Honestly, discovering this traditional dish felt like uncovering a piece of my heritage I didn’t even know I was missing. My family couldn’t stop sneaking bites off the platter as it cooled (and I can’t really blame them). You know what? This comforting Bandeja Paisa platter is dangerously easy to make, packed with pure, nostalgic comfort, and perfect for brightening up your Pinterest cookie board or your next potluck spread. I’ve tested this recipe more times than I can count—in the name of research, of course—and it’s become a staple for family gatherings and gifting alike. You’re going to want to bookmark this one.
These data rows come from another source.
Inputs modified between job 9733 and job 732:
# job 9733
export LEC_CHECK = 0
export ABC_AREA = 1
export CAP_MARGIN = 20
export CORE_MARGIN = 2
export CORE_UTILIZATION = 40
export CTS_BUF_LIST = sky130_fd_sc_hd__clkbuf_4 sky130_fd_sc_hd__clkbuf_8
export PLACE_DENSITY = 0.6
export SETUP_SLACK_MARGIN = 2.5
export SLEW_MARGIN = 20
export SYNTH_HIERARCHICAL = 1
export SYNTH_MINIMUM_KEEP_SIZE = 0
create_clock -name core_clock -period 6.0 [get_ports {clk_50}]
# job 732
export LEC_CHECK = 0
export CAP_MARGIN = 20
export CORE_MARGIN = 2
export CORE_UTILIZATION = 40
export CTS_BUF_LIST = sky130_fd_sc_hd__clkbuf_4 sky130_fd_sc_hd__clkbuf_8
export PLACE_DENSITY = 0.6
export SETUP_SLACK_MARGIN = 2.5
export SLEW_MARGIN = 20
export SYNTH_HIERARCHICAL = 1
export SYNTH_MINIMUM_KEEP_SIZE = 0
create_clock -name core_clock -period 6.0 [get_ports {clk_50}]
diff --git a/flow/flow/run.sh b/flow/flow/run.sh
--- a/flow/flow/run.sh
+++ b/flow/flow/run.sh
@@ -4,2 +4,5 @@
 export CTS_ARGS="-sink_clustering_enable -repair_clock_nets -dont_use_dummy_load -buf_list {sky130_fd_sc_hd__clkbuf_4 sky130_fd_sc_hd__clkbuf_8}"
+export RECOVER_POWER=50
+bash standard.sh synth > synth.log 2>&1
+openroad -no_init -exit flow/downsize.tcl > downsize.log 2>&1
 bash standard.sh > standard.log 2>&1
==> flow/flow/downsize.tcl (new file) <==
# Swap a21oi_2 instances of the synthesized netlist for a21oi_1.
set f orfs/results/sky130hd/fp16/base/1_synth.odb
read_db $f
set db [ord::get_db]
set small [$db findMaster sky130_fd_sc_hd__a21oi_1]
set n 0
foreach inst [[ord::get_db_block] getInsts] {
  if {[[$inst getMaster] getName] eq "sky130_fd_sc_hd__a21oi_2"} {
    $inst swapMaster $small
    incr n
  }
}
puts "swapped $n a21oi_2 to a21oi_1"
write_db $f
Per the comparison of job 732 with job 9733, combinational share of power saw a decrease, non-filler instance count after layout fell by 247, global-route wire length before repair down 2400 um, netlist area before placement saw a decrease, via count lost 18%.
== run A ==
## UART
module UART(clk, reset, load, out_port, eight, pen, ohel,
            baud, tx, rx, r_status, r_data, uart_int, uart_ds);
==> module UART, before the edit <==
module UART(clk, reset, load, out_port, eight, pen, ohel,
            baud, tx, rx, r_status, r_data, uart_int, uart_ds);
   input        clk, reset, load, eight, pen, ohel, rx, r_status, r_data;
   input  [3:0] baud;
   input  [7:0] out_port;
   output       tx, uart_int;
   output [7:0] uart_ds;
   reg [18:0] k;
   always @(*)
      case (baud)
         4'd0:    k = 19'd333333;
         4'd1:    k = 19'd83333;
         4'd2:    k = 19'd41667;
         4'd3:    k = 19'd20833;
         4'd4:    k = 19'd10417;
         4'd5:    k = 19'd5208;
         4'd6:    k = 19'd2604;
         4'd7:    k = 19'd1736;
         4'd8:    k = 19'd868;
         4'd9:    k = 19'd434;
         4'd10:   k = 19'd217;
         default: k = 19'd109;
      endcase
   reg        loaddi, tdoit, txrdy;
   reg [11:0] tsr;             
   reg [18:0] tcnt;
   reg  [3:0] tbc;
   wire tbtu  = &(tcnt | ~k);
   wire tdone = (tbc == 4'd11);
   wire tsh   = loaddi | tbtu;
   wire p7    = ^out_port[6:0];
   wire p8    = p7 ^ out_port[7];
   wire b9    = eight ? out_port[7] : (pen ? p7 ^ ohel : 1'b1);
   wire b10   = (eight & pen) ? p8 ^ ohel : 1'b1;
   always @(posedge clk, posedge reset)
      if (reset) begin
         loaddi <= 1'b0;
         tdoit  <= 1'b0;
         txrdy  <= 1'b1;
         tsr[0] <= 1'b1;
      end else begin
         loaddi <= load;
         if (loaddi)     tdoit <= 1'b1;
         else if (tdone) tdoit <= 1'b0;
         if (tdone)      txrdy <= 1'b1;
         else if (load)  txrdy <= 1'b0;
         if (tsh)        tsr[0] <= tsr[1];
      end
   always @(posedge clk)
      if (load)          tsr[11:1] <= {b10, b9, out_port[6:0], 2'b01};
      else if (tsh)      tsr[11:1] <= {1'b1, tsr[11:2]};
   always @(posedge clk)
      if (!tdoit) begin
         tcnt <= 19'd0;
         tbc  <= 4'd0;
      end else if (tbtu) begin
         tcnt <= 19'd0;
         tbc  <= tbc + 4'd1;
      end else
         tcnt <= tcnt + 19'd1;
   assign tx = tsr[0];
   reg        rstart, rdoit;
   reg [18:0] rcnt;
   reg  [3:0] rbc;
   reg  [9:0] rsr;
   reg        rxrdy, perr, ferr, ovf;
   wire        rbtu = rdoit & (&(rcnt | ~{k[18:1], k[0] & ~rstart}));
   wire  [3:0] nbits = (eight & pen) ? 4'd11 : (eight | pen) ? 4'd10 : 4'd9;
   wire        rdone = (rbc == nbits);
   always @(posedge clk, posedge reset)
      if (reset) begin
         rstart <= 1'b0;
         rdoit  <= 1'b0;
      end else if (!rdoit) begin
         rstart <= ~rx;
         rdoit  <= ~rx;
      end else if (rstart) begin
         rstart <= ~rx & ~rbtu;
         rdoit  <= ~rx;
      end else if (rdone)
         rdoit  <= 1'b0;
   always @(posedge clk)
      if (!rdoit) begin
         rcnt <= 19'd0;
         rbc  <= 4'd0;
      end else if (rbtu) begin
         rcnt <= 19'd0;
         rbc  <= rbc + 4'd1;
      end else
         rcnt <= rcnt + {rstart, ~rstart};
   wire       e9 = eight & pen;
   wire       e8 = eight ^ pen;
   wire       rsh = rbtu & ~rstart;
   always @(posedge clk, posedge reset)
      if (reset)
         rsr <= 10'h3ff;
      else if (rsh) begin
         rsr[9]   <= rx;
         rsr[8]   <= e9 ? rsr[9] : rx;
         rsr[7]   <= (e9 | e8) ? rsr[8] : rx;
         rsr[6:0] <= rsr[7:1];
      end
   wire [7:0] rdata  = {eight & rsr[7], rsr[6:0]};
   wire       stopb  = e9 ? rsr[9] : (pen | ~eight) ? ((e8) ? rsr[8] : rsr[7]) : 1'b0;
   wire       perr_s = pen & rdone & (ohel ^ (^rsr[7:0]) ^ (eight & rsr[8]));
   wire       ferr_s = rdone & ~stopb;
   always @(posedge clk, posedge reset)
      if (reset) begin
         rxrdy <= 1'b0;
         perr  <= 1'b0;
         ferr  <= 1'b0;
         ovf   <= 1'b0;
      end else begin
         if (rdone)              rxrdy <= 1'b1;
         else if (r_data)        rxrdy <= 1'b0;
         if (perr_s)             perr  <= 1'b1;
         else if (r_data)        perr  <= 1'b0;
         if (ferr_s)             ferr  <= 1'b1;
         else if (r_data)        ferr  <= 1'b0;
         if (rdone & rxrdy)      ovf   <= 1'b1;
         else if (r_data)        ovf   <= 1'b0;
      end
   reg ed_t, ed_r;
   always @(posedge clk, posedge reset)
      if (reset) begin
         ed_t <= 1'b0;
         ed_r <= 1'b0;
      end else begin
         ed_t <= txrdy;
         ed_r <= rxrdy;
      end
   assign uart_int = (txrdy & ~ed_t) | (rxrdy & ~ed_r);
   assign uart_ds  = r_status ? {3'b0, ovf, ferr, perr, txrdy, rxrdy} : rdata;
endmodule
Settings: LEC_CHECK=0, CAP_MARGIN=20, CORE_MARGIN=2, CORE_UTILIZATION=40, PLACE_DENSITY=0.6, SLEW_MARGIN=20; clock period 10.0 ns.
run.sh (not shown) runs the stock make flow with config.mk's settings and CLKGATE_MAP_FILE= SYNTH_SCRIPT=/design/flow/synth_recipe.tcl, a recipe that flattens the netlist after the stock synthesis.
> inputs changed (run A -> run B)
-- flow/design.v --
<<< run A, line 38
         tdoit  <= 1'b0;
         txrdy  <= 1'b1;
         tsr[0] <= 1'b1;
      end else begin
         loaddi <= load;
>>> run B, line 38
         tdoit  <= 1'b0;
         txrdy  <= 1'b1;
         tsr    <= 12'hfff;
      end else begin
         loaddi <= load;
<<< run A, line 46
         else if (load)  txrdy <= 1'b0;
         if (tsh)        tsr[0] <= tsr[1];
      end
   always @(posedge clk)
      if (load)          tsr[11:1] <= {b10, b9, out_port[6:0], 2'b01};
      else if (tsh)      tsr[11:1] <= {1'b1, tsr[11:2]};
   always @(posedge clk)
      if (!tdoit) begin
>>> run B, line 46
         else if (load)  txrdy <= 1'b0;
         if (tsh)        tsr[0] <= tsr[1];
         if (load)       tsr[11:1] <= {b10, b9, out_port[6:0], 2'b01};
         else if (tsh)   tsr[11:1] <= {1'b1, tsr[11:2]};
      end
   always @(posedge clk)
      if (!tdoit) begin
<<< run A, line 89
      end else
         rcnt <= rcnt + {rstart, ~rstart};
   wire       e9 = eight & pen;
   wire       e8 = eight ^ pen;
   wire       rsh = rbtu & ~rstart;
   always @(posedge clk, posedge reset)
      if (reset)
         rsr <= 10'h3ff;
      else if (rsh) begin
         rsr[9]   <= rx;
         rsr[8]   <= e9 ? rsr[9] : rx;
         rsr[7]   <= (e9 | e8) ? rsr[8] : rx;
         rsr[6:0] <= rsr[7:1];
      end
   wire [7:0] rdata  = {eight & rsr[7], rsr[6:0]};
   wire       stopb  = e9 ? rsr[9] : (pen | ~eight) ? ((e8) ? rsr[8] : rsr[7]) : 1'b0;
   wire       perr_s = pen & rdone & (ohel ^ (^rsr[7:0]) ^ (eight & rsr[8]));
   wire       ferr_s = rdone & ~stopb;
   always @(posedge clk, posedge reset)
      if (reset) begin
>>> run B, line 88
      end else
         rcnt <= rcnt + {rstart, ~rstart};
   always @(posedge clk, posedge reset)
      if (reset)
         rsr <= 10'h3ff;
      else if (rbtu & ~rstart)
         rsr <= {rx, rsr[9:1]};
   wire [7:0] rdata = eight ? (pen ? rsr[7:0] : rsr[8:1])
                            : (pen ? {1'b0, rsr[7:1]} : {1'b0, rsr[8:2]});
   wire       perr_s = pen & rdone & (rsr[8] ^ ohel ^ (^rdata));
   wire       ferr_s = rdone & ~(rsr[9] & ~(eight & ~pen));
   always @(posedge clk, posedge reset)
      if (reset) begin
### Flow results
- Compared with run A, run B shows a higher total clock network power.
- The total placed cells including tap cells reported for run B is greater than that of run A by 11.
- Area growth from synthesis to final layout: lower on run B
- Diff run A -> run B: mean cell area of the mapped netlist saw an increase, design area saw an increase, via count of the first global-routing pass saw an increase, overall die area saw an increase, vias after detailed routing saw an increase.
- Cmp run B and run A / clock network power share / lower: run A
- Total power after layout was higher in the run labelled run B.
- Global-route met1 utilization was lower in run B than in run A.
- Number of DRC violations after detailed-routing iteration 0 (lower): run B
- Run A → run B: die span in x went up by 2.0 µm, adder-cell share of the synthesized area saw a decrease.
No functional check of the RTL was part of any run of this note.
From an optimization exercise on the open Yosys and OpenROAD flow, aimed at small area, a short achievable clock period and few clock cycles; shortcuts taken in it are not production practice. The RTL was checked by simulation tests, not by an equivalence proof against the original design. Power figures rest on the tool's default switching activity, not on a simulated workload.

==> run.sh <==
#!/bin/bash
# synth_recipe.tcl (not shown) runs the flow's synth.tcl, then flattens the netlist and writes it again
# the make line also repeats each setting of config.mk as NAME=value (left out here)
make -C /OpenROAD-flow-scripts/flow DESIGN_CONFIG=/design/flow/config.mk WORK_HOME=/design/flow/orfs CLKGATE_MAP_FILE= SYNTH_SCRIPT=/design/flow/synth_recipe.tcl finish
==> constraint.sdc <==
create_clock -name core_clock -period 20.0 [get_ports {clk}]
set_input_delay 4.0000 -clock core_clock [delete_from_list [all_inputs] [get_ports {clk}]]
set_output_delay 4.0000 -clock core_clock [all_outputs]
set_load 0.01 [all_outputs]
==> config.mk <==
export PLATFORM = sky130hd
export DESIGN_NAME = ARM
export DESIGN_NICKNAME = ARM
export VERILOG_FILES = /design/flow/design.v
export SDC_FILE = /design/flow/constraint.sdc
export NUM_CORES = 4
export LEC_CHECK = 0
export CAP_MARGIN = 20
export CORE_MARGIN = 2
export CORE_UTILIZATION = 40
export SLEW_MARGIN = 20
==> design.v <==
module Adder #(parameter WIDTH = 32)(a, b, res);
    input [WIDTH-1:0] a, b;
    output [WIDTH-1:0] res;
    assign res = a + b;
endmodule
module Mux2To1 # (parameter WIDTH = 32)(out, in1, in2, sel);
    input [WIDTH - 1:0] in1, in2;
    input sel;
    output [WIDTH - 1:0] out;
    assign out = (sel == 1'b0) ? in1 : in2;
endmodule
module Mux3To1  #(parameter WIDTH=32)(in1, in2, in3, sel, out);
    input [WIDTH - 1 : 0] in1;
    input [WIDTH - 1 : 0] in2;
    input [WIDTH - 1 : 0] in3;
    input [1:0] sel;
    output reg [WIDTH - 1 : 0] out;
    always @(*) begin
        out = {WIDTH{1'b0}};
        if (sel == 2'b00)
            out = in1;
        else if (sel == 2'b01)
            out = in2;
        else if (sel == 2'b10)
            out = in3;
    end
endmodule
module ALU ( val1, val2, cin, EX_command, ALU_out, SR);
    input [32-1:0] val1, val2;
    input cin;
    input [3:0] EX_command;
    output reg [32-1:0] ALU_out;
    output [3:0] SR;
    reg V, C;
    wire N, Z;
    always @(*) begin
        {V, C} = 2'd0;
        case (EX_command)
            4'b0001: begin
                ALU_out = val2;
            end
            4'b1001: begin
                ALU_out = ~val2;
            end
            4'b0010: begin
                {C, ALU_out} = val1 + val2;
                V = ((val1[32 - 1] == val2[32 - 1]) & (ALU_out[32 - 1] != val1[32 - 1]));
            end
            4'b0011: begin
                {C, ALU_out} = val1 + val2 + {31'd0, cin};
                V = ((val1[32 - 1] == val2[32 - 1]) & (ALU_out[32 - 1] != val1[32 - 1]));
            end
            4'b0100: begin
               {C, ALU_out} = val1 - val2;
                V = ((val1[32 - 1] != val2[32 - 1]) & (ALU_out[32 - 1] != val1[32 - 1]));
            end
            4'b0101: begin
               {C, ALU_out} = val1 - val2 - {31'd0, ~cin};
                V = ((val1[32 - 1] != val2[32 - 1]) & (ALU_out[32 - 1] != val1[32 - 1]));
            end
            4'b0110: begin
                ALU_out = val1 & val2;
            end
            4'b0111: begin
                ALU_out = val1 | val2;
            end
            4'b1000: begin
                ALU_out = val1 ^ val2;
            end
            default: ALU_out = {32{1'b0}};
        endcase
    end
    assign SR = {Z, C, N, V};
    assign N = ALU_out[32-1];
    assign Z = |ALU_out ? 1'b0:1'b1;
endmodule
Why You’ll Love This Recipe

After countless trials and a few happy kitchen mishaps, I can confidently say this Bandeja Paisa recipe stands out in so many ways. Here’s why it should be your next recipe adventure:

  • Quick & Easy: You can pull this whole platter together in just about 1.5 hours, perfect for those cozy weekend dinners or impressing guests without stress.
  • Simple Ingredients: No obscure items here—your pantry probably already holds most of these staples, from red beans to ground beef and plantains.
  • Perfect for Family Gatherings: Whether it’s a Sunday lunch or a festive occasion, this traditional Colombian dish brings everyone to the table.
  • Crowd-Pleaser: Kids, adults, even picky eaters love the mix of savory meats, creamy beans, and crispy fried plantains.
  • Unbelievably Delicious: The combo of textures—the crispy bacon, creamy beans, tender rice—creates a soul-soothing experience that’s tough to beat.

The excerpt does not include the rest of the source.